**THE PROBLEM**
Between the line containing "fwd_rd_q <= fwd_mem[cmd.addr];" and the line containing "prev_vld_rd_q <= 1'b0;" lies a run of lines; give that run again exactly, with both of those lines, and nothing else from the entries below.

Top of DATA IN THIS EXERCISE

==> src/rtl/table_lookup_interpolator_unit_macros.svh <==
// assertion macros for the table lookup interpolator
// expects signals clk and rst in the scope of each use
`ifndef TABLE_LOOKUP_INTERPOLATOR_UNIT_MACROS_SVH
`define TABLE_LOOKUP_INTERPOLATOR_UNIT_MACROS_SVH

// same-cycle implication
`define TLI_ASSERT_IMP(lbl, cond, prop, msg) \
  lbl: assert property (@(posedge clk) disable iff (rst) (cond) |-> (prop)) \
    else $error(msg);

// next-cycle implication
`define TLI_ASSERT_NXT(lbl, cond, prop, msg) \
  lbl: assert property (@(posedge clk) disable iff (rst) (cond) |=> (prop)) \
    else $error(msg);

`endif

==> src/rtl/tli_pkg.sv <==
// shared types and constants of the table lookup interpolator
// no dependencies
package tli_pkg;

  localparam int DATA_W    = 32;
  localparam int SIZE_W    = 13;
  localparam int ADDR_W    = 12;
  localparam int CFG_AW    = 5;
  localparam int S_TDATA_W = 112;
  localparam int M_TDATA_W = 48;

  // word kinds
  localparam logic [1:0] KIND_TABLE  = 2'd0;
  localparam logic [1:0] KIND_XBP    = 2'd1;
  localparam logic [1:0] KIND_YBP    = 2'd2;
  localparam logic [1:0] KIND_LOOKUP = 2'd3;

  // register indexes
  localparam logic [2:0] REG_DIMENSIONS = 3'd0;
  localparam logic [2:0] REG_AXIS_MODES = 3'd1;
  localparam logic [2:0] REG_SIZE_X     = 3'd2;
  localparam logic [2:0] REG_SIZE_Y     = 3'd3;
  localparam logic [2:0] REG_MIN_X      = 3'd4;
  localparam logic [2:0] REG_MAX_X      = 3'd5;
  localparam logic [2:0] REG_MIN_Y      = 3'd6;
  localparam logic [2:0] REG_MAX_Y      = 3'd7;

  typedef struct packed {
    logic [1:0]               dimensions;
    logic [1:0]               axis_modes;
    logic [SIZE_W-1:0]        size_x;
    logic [SIZE_W-1:0]        size_y;
    logic signed [DATA_W-1:0] min_x;
    logic signed [DATA_W-1:0] max_x;
    logic signed [DATA_W-1:0] min_y;
    logic signed [DATA_W-1:0] max_y;
  } cfg_t;

  typedef enum logic [3:0] {
    S_IDLE, S_CHECK, S_LOC, S_MUL, S_BP0, S_BPN, S_SRCH, S_SRCH_CMP,
    S_DIVGO, S_DIV, S_JMUL, S_RD, S_BL_MUL, S_BL_ADD, S_OUT
  } state_t;

endpackage

==> src/rtl/tli_cfg.sv <==
// configuration register file with its apb-style port
// depends on tli_pkg
module tli_cfg (
  input  logic                      clk,
  input  logic                      rst,
  input  logic                      psel,
  input  logic                      penable,
  input  logic                      pwrite,
  input  logic [tli_pkg::CFG_AW-1:0] paddr,
  input  logic [31:0]               pwdata,
  output logic [31:0]               prdata,
  output logic                      pready,
  output tli_pkg::cfg_t             cfg
);
  import tli_pkg::*;

  logic [2:0] reg_idx;
  logic       wr_en;

  assign pready  = 1'b1;
  assign reg_idx = paddr[4:2];
  assign wr_en   = psel && penable && pwrite && pready;

  always_ff @(posedge clk) begin
    if (rst) begin
      cfg.dimensions <= 2'd1;
      cfg.axis_modes <= 2'd0;
      cfg.size_x     <= SIZE_W'(1);
      cfg.size_y     <= SIZE_W'(1);
      cfg.min_x      <= '0;
      cfg.max_x      <= '0;
      cfg.min_y      <= '0;
      cfg.max_y      <= '0;
    end else if (wr_en) begin
      unique case (reg_idx)
        REG_DIMENSIONS: cfg.dimensions <= pwdata[1:0];
        REG_AXIS_MODES: cfg.axis_modes <= pwdata[1:0];
        REG_SIZE_X:     cfg.size_x     <= pwdata[SIZE_W-1:0];
        REG_SIZE_Y:     cfg.size_y     <= pwdata[SIZE_W-1:0];
        REG_MIN_X:      cfg.min_x      <= pwdata;
        REG_MAX_X:      cfg.max_x      <= pwdata;
        REG_MIN_Y:      cfg.min_y      <= pwdata;
        REG_MAX_Y:      cfg.max_y      <= pwdata;
        default: ;
      endcase
    end
  end

  always_comb begin
    unique case (reg_idx)
      REG_DIMENSIONS: prdata = {30'b0, cfg.dimensions};
      REG_AXIS_MODES: prdata = {30'b0, cfg.axis_modes};
      REG_SIZE_X:     prdata = {19'b0, cfg.size_x};
      REG_SIZE_Y:     prdata = {19'b0, cfg.size_y};
      REG_MIN_X:      prdata = cfg.min_x;
      REG_MAX_X:      prdata = cfg.max_x;
      REG_MIN_Y:      prdata = cfg.min_y;
      REG_MAX_Y:      prdata = cfg.max_y;
      default:        prdata = '0;
    endcase
  end

endmodule
`src/rtl/table_lookup_interpolator_unit_macros.svh`:
```
// assertion macros for the table lookup interpolator
// expects signals clk and rst in the scope of each use
`ifndef TABLE_LOOKUP_INTERPOLATOR_UNIT_MACROS_SVH
`define TABLE_LOOKUP_INTERPOLATOR_UNIT_MACROS_SVH

// same-cycle implication
`define TLI_ASSERT_IMP(lbl, cond, prop, msg) \
  lbl: assert property (@(posedge clk) disable iff (rst) (cond) |-> (prop)) \
    else $error(msg);

// next-cycle implication
`define TLI_ASSERT_NXT(lbl, cond, prop, msg) \
  lbl: assert property (@(posedge clk) disable iff (rst) (cond) |=> (prop)) \
    else $error(msg);

`endif

```
`src/rtl/tli_pkg.sv`:
```
// shared types and constants of the table lookup interpolator
// no dependencies
package tli_pkg;

  localparam int DATA_W    = 32;
  localparam int SIZE_W    = 13;
  localparam int ADDR_W    = 12;
  localparam int CFG_AW    = 5;
  localparam int S_TDATA_W = 112;
  localparam int M_TDATA_W = 48;

  // word kinds
  localparam logic [1:0] KIND_TABLE  = 2'd0;
  localparam logic [1:0] KIND_XBP    = 2'd1;
  localparam logic [1:0] KIND_YBP    = 2'd2;
  localparam logic [1:0] KIND_LOOKUP = 2'd3;

  // register indexes
  localparam logic [2:0] REG_DIMENSIONS = 3'd0;
  localparam logic [2:0] REG_AXIS_MODES = 3'd1;
  localparam logic [2:0] REG_SIZE_X     = 3'd2;
  localparam logic [2:0] REG_SIZE_Y     = 3'd3;
  localparam logic [2:0] REG_MIN_X      = 3'd4;
  localparam logic [2:0] REG_MAX_X      = 3'd5;
  localparam logic [2:0] REG_MIN_Y      = 3'd6;
  localparam logic [2:0] REG_MAX_Y      = 3'd7;

  typedef struct packed {
    logic [1:0]               dimensions;
    logic [1:0]               axis_modes;
    logic [SIZE_W-1:0]        size_x;
    logic [SIZE_W-1:0]        size_y;
    logic signed [DATA_W-1:0] min_x;
    logic signed [DATA_W-1:0] max_x;
    logic signed [DATA_W-1:0] min_y;
    logic signed [DATA_W-1:0] max_y;
  } cfg_t;

  typedef enum logic [3:0] {
    S_IDLE, S_CHECK, S_LOC, S_MUL, S_BP0, S_BPN, S_SRCH, S_SRCH_CMP,
    S_DIVGO, S_DIV, S_JMUL, S_RD, S_BL_MUL, S_BL_ADD, S_OUT
  } state_t;

endpackage

```
`src/rtl/tli_div.sv`:
```
// bit-serial restoring divider, one quotient bit per cycle
// depends on tli_pkg
module tli_div #(
  parameter int FRAC_BITS = 16
) (
  input  logic                                         clk,
  input  logic                                         rst,
  input  logic                                         start,
  input  logic [tli_pkg::DATA_W-1:0]                   rem0,
  input  logic [tli_pkg::SIZE_W+FRAC_BITS-1:0]         bits,
  input  logic [$clog2(tli_pkg::SIZE_W+FRAC_BITS+1)-1:0] steps,
  input  logic [tli_pkg::DATA_W-1:0]                   den,
  output logic                                         busy,
  output logic                                         done,
  output logic [tli_pkg::SIZE_W+FRAC_BITS-1:0]         quot
);
  import tli_pkg::*;

  localparam int QW = SIZE_W + FRAC_BITS;
  localparam int SW = $clog2(QW + 1);

  logic [DATA_W-1:0] rem;
  logic [QW-1:0]     sh;
  logic [SW-1:0]     cnt;
  logic [DATA_W:0]   r2;
  logic              ge;
  logic [DATA_W-1:0] rem_next;

  // remainder stays below the divisor, so the trial value fits 33 bits
  assign r2       = {rem, sh[QW-1]};
  assign ge       = r2 >= {1'b0, den};
  assign rem_next = ge ? DATA_W'(r2 - {1'b0, den}) : r2[DATA_W-1:0];

  always_ff @(posedge clk) begin
    if (rst) begin
      busy <= 1'b0;
      done <= 1'b0;
    end else begin
      done <= 1'b0;
      if (start) begin
        busy <= 1'b1;
      end else if (busy && cnt == SW'(1)) begin
        busy <= 1'b0;
        done <= 1'b1;
      end
    end
  end

  always_ff @(posedge clk) begin
    if (start) begin
      rem  <= rem0;
      sh   <= bits;
      quot <= '0;
      cnt  <= steps;
    end else if (busy) begin
      rem  <= rem_next;
      sh   <= {sh[QW-2:0], 1'b0};
      quot <= {quot[QW-2:0], ge};
      cnt  <= cnt - SW'(1);
    end
  end

endmodule

```
===== src/rtl/core/tpds_pkg.sv =====
// ----------------------------------------------------------------------------
// tpds_pkg
// Shared constants and controller/datapath interface types for the two-pass
// peak-decay bar smoother.
// ----------------------------------------------------------------------------
`default_nettype none

package tpds_pkg;

	localparam int MAX_BARS   = 64;
	localparam int BAR_AW     = $clog2(MAX_BARS);
	localparam int LEVEL_W    = 16;
	localparam int CNT_W      = BAR_AW + 1;
	localparam int OUT_DATA_W = 24;

	// Decay to about two thirds: (x * 43691) >> 16, truncating.
	localparam logic [LEVEL_W-1:0] DECAY_MUL   = 16'd43691;
	localparam int                 DECAY_SHIFT = 16;

	localparam logic [CNT_W-1:0] NUM_BARS_RESET = 7'd32;
	localparam logic [CNT_W-1:0] NUM_BARS_MAX   = 7'(MAX_BARS);

	// Commands from the controller to the datapath.
	typedef struct packed {
		logic              raw_we;
		logic [BAR_AW-1:0] raw_waddr;
		logic [BAR_AW-1:0] addr;
		logic              pass_init;
		logic              fwd_step;
		logic              bwd_step;
		logic              out_load;
		logic              out_last;
	} cmd_t;

	// Status from the datapath to the controller.
	typedef struct packed {
		logic differs;
		logic out_free;
	} sts_t;

endpackage

`default_nettype wire


===== src/rtl/core/two_pass_peak_decay_smoother.sv =====
// ----------------------------------------------------------------------------
// two_pass_peak_decay_smoother
// Collects a frame of bar levels, smooths it with a forward and a backward
// peak-decay pass, and emits the frame when it differs from the last one.
//
// Channels: s_axis takes one raw bar level per transfer, in frame order.
// m_axis delivers one smoothed bar per transfer with its index; tlast marks
// the final bar of an emitted frame. cfg writes the bar count (0 acts as 1,
// values above 64 act as 64); a write also restarts frame loading and forces
// the next frame to be emitted. Write it only while the block is idle.
// Flow: bars are stored as they arrive. After the final bar of a frame, each
// pass visits every bar with a read state and then a decay multiply and write
// state, over the single-port frame memories. Emission then reads each bar and
// loads it into the output register when that is free. While a frame is being
// emitted, the non-final bars of the next frame are still taken.
// Reset: bar count 32, previous frame all zeros, nothing emitted yet; no
// memory clearing pass is needed. A stalled m_axis holds the current bar in
// the output register and pauses emission.
// ----------------------------------------------------------------------------
`default_nettype none

module two_pass_peak_decay_smoother (
	input  wire logic                               clk,
	input  wire logic                               arst_n,
	input  wire logic                               s_axis_tvalid,
	output logic                                    s_axis_tready,
	input  wire logic [tpds_pkg::LEVEL_W-1:0]       s_axis_tdata,  // [15:0] bar_level
	output logic                                    m_axis_tvalid,
	input  wire logic                               m_axis_tready,
	// [15:0] smoothed_level, [21:16] bar_index, [23:22] zero
	output logic [tpds_pkg::OUT_DATA_W-1:0]         m_axis_tdata,
	output logic                                    m_axis_tlast,  // last_bar
	input  wire logic                               cfg_valid,
	output logic                                    cfg_ready,
	input  wire logic [tpds_pkg::CNT_W-1:0]         cfg_data       // num_bars
);

	tpds_pkg::cmd_t cmd;
	tpds_pkg::sts_t sts;

	tpds_ctrl u_ctrl (
		.clk           (clk),
		.arst_n        (arst_n),
		.s_axis_tvalid (s_axis_tvalid),
		.s_axis_tready (s_axis_tready),
		.cfg_valid     (cfg_valid),
		.cfg_ready     (cfg_ready),
		.cfg_data      (cfg_data),
		.cmd           (cmd),
		.sts           (sts)
	);

	tpds_dpath u_dpath (
		.clk           (clk),
		.arst_n        (arst_n),
		.cmd           (cmd),
		.sts           (sts),
		.in_level      (s_axis_tdata),
		.m_axis_tvalid (m_axis_tvalid),
		.m_axis_tready (m_axis_tready),
		.m_axis_tdata  (m_axis_tdata),
		.m_axis_tlast  (m_axis_tlast)
	);

endmodule

`default_nettype wire


===== src/rtl/core/tpds_dpath.sv =====
// ----------------------------------------------------------------------------
// tpds_dpath
// Frame memories, decay carry, frame compare and the output register.
// ----------------------------------------------------------------------------
`default_nettype none

module tpds_dpath (
	input  wire logic                              clk,
	input  wire logic                              arst_n,
	input  wire tpds_pkg::cmd_t                    cmd,
	output tpds_pkg::sts_t                         sts,
	input  wire logic [tpds_pkg::LEVEL_W-1:0]      in_level,
	output logic                                   m_axis_tvalid,
	input  wire logic                              m_axis_tready,
	output logic [tpds_pkg::OUT_DATA_W-1:0]        m_axis_tdata,
	output logic                                   m_axis_tlast
);

	logic [tpds_pkg::LEVEL_W-1:0] raw_mem  [tpds_pkg::MAX_BARS];
	logic [tpds_pkg::LEVEL_W-1:0] fwd_mem  [tpds_pkg::MAX_BARS];
	logic [tpds_pkg::LEVEL_W-1:0] prev_mem [tpds_pkg::MAX_BARS];
	logic [tpds_pkg::MAX_BARS-1:0] prev_vld_q;

	logic [tpds_pkg::LEVEL_W-1:0] raw_rd_q;
	logic [tpds_pkg::LEVEL_W-1:0] fwd_rd_q;
	logic [tpds_pkg::LEVEL_W-1:0] prev_rd_q;
	logic                         prev_vld_rd_q;

	logic [tpds_pkg::LEVEL_W-1:0] carry_q;
	logic                         differs_q;

	logic                          out_vld_q;
	logic [tpds_pkg::LEVEL_W-1:0]  out_level_q;
	logic [tpds_pkg::BAR_AW-1:0]   out_index_q;
	logic                          out_last_q;

	logic [2*tpds_pkg::LEVEL_W-1:0] prod;
	logic [tpds_pkg::LEVEL_W-1:0]   decayed;
	logic [tpds_pkg::LEVEL_W-1:0]   carry_next;
	logic [tpds_pkg::LEVEL_W-1:0]   smoothed;
	logic [tpds_pkg::LEVEL_W-1:0]   prev_val;
	logic                           bar_differs;

	always_comb begin
		prod        = 32'(carry_q) * 32'(tpds_pkg::DECAY_MUL);
		decayed     = prod[tpds_pkg::DECAY_SHIFT +: tpds_pkg::LEVEL_W];
		carry_next  = (raw_rd_q > decayed) ? raw_rd_q : decayed;
		smoothed    = (fwd_rd_q > carry_next) ? fwd_rd_q : carry_next;
		prev_val    = prev_vld_rd_q ? prev_rd_q : '0;
		bar_differs = cmd.bwd_step && (smoothed != prev_val);
	end

	// Raw frame: written while loading, read by both passes.
	always_ff @(posedge clk) begin
		if (cmd.raw_we) begin
			raw_mem[cmd.raw_waddr] <= in_level;
		end
		raw_rd_q <= raw_mem[cmd.addr];
	end

	// Forward results; the backward pass overwrites each entry with the smoothed bar.
	always_ff @(posedge clk) begin
		if (cmd.fwd_step) begin
			fwd_mem[cmd.addr] <= carry_next;
		end else if (cmd.bwd_step) begin
			fwd_mem[cmd.addr] <= smoothed;
		end
		fwd_rd_q <= fwd_mem[cmd.addr];
	end

	// Previous emitted frame; entries never written read as zero.
	always_ff @(posedge clk) begin
		if (cmd.out_load) begin
			prev_mem[cmd.addr] <= fwd_rd_q;
		end
		prev_rd_q <= prev_mem[cmd.addr];
	end

	always_ff @(posedge clk or negedge arst_n) begin
		if (!arst_n) begin
			prev_vld_q    <= '0;
			prev_vld_rd_q <= 1'b0;
		end else begin
			if (cmd.out_load) begin
				prev_vld_q[cmd.addr] <= 1'b1;
			end
			prev_vld_rd_q <= prev_vld_q[cmd.addr];
		end
	end

	always_ff @(posedge clk or negedge arst_n) begin
		if (!arst_n) begin
			carry_q   <= '0;
			differs_q <= 1'b0;
		end else if (cmd.pass_init) begin
			carry_q   <= '0;
			differs_q <= 1'b0;
		end else if (cmd.fwd_step || cmd.bwd_step) begin
			carry_q   <= carry_next;
			differs_q <= differs_q | bar_differs;
		end
	end

	always_ff @(posedge clk or negedge arst_n) begin
		if (!arst_n) begin
			out_vld_q <= 1'b0;
		end else if (cmd.out_load) begin
			out_vld_q <= 1'b1;
		end else if (m_axis_tready) begin
			out_vld_q <= 1'b0;
		end
	end

	always_ff @(posedge clk) begin
		if (cmd.out_load) begin
			out_level_q <= fwd_rd_q;
			out_index_q <= cmd.addr;
			out_last_q  <= cmd.out_last;
		end
	end

	assign sts.differs  = differs_q | bar_differs;
	assign sts.out_free = !out_vld_q || m_axis_tready;

	assign m_axis_tvalid = out_vld_q;
	assign m_axis_tdata  = {2'b00, out_index_q, out_level_q};
	assign m_axis_tlast  = out_last_q;

	a_pass_excl: assert property (@(posedge clk) disable iff (!arst_n)
		!(cmd.fwd_step && cmd.bwd_step))
		else $error("forward and backward step at once");

	a_load_needs_room: assert property (@(posedge clk) disable iff (!arst_n)
		cmd.out_load |-> (!out_vld_q || m_axis_tready))
		else $error("output register overwritten before transfer");

	a_load_during_pass: assert property (@(posedge clk) disable iff (!arst_n)
		cmd.out_load |-> !(cmd.fwd_step || cmd.bwd_step || cmd.pass_init))
		else $error("emission overlaps a smoothing pass");

endmodule

`default_nettype wire


===== src/rtl/core/tpds_ctrl.sv =====
// ----------------------------------------------------------------------------
// tpds_ctrl
// Sequencer for loading, forward pass, backward pass and frame emission.
// ----------------------------------------------------------------------------
`default_nettype none

module tpds_ctrl (
	input  wire logic                            clk,
	input  wire logic                            arst_n,
	input  wire logic                            s_axis_tvalid,
	output logic                                 s_axis_tready,
	input  wire logic                            cfg_valid,
	output logic                                 cfg_ready,
	input  wire logic [tpds_pkg::CNT_W-1:0]      cfg_data,
	output tpds_pkg::cmd_t                       cmd,
	input  wire tpds_pkg::sts_t                  sts
);

	typedef enum logic [6:0] {
		ST_IDLE      = 7'b0000001,
		ST_FWD_RD    = 7'b0000010,
		ST_FWD_WR    = 7'b0000100,
		ST_BWD_RD    = 7'b0001000,
		ST_BWD_WR    = 7'b0010000,
		ST_EMIT_RD   = 7'b0100000,
		ST_EMIT_WAIT = 7'b1000000
	} state_t;

	state_t                      state_q, state_d;
	logic [tpds_pkg::CNT_W-1:0]  n_q;
	logic [tpds_pkg::BAR_AW-1:0] fill_q;
	logic [tpds_pkg::BAR_AW-1:0] idx_q, idx_d;
	logic                        emitted_q;
	logic [tpds_pkg::BAR_AW-1:0] last_idx;
	logic                        emitting;
	logic                        in_xfer;
	logic                        cfg_xfer;
	logic                        frame_done;
	logic                        emit_start;
	logic [tpds_pkg::CNT_W-1:0]  n_new;

	assign last_idx = tpds_pkg::BAR_AW'(n_q - 7'd1);
	assign emitting = (state_q == ST_EMIT_RD) || (state_q == ST_EMIT_WAIT);

	// Non-final bars of the next frame may load while the current one is emitted.
	assign s_axis_tready = ((state_q == ST_IDLE) && !cfg_valid)
	                       || (emitting && (fill_q != last_idx));
	assign cfg_ready     = (state_q == ST_IDLE);
	assign in_xfer       = s_axis_tvalid && s_axis_tready;
	assign cfg_xfer      = cfg_valid && cfg_ready;
	assign frame_done    = in_xfer && (fill_q == last_idx);

	always_comb begin
		if (cfg_data == '0) begin
			n_new = 7'd1;
		end else if (cfg_data > tpds_pkg::NUM_BARS_MAX) begin
			n_new = tpds_pkg::NUM_BARS_MAX;
		end else begin
			n_new = cfg_data;
		end
	end

	always_comb begin
		state_d    = state_q;
		idx_d      = idx_q;
		emit_start = 1'b0;
		cmd        = '0;
		cmd.raw_we    = in_xfer;
		cmd.raw_waddr = fill_q;
		cmd.addr      = idx_q;
		unique case (state_q)
			ST_IDLE: begin
				if (frame_done) begin
					cmd.pass_init = 1'b1;
					idx_d         = '0;
					state_d       = ST_FWD_RD;
				end
			end
			ST_FWD_RD: begin
				state_d = ST_FWD_WR;
			end
			ST_FWD_WR: begin
				cmd.fwd_step = 1'b1;
				if (idx_q == last_idx) begin
					// The backward pass starts again from a zero carry.
					cmd.pass_init = 1'b1;
					state_d       = ST_BWD_RD;
				end else begin
					idx_d   = idx_q + 6'd1;
					state_d = ST_FWD_RD;
				end
			end
			ST_BWD_RD: begin
				state_d = ST_BWD_WR;
			end
			ST_BWD_WR: begin
				cmd.bwd_step = 1'b1;
				if (idx_q == '0) begin
					if (sts.differs || !emitted_q) begin
						emit_start = 1'b1;
						state_d    = ST_EMIT_RD;
					end else begin
						state_d = ST_IDLE;
					end
				end else begin
					idx_d   = idx_q - 6'd1;
					state_d = ST_BWD_RD;
				end
			end
			ST_EMIT_RD: begin
				state_d = ST_EMIT_WAIT;
			end
			ST_EMIT_WAIT: begin
				if (sts.out_free) begin
					cmd.out_load = 1'b1;
					cmd.out_last = (idx_q == last_idx);
					if (idx_q == last_idx) begin
						state_d = ST_IDLE;
					end else begin
						idx_d   = idx_q + 6'd1;
						state_d = ST_EMIT_RD;
					end
				end
			end
			default: begin
				state_d = ST_IDLE;
			end
		endcase
	end

	always_ff @(posedge clk or negedge arst_n) begin
		if (!arst_n) begin
			state_q   <= ST_IDLE;
			idx_q     <= '0;
			fill_q    <= '0;
			n_q       <= tpds_pkg::NUM_BARS_RESET;
			emitted_q <= 1'b0;
		end else begin
			state_q <= state_d;
			idx_q   <= idx_d;
			if (cfg_xfer) begin
				n_q       <= n_new;
				fill_q    <= '0;
				emitted_q <= 1'b0;
			end else begin
				if (in_xfer) begin
					fill_q <= frame_done ? '0 : fill_q + 6'd1;
				end
				if (emit_start) begin
					emitted_q <= 1'b1;
				end
			end
		end
	end

	a_fill_range: assert property (@(posedge clk) disable iff (!arst_n)
		fill_q <= last_idx)
		else $error("fill count beyond frame size");

	a_n_range: assert property (@(posedge clk) disable iff (!arst_n)
		(n_q != '0) && (n_q <= tpds_pkg::NUM_BARS_MAX))
		else $error("bar count out of range");

	a_busy_no_final: assert property (@(posedge clk) disable iff (!arst_n)
		(in_xfer && (state_q != ST_IDLE)) |-> (fill_q != last_idx))
		else $error("final bar taken while frame memories are busy");

	a_emit_sets_flag: assert property (@(posedge clk) disable iff (!arst_n)
		(cmd.out_load && !$past(cfg_xfer)) |-> emitted_q)
		else $error("emission without emitted flag");

endmodule

`default_nettype wire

Bottom of DATA IN THIS EXERCISE

**REPLY**
		fwd_rd_q <= fwd_mem[cmd.addr];
	end

	// Previous emitted frame; entries never written read as zero.
	always_ff @(posedge clk) begin
		if (cmd.out_load) begin
			prev_mem[cmd.addr] <= fwd_rd_q;
		end
		prev_rd_q <= prev_mem[cmd.addr];
	end

	always_ff @(posedge clk or negedge arst_n) begin
		if (!arst_n) begin
			prev_vld_q    <= '0;
			prev_vld_rd_q <= 1'b0;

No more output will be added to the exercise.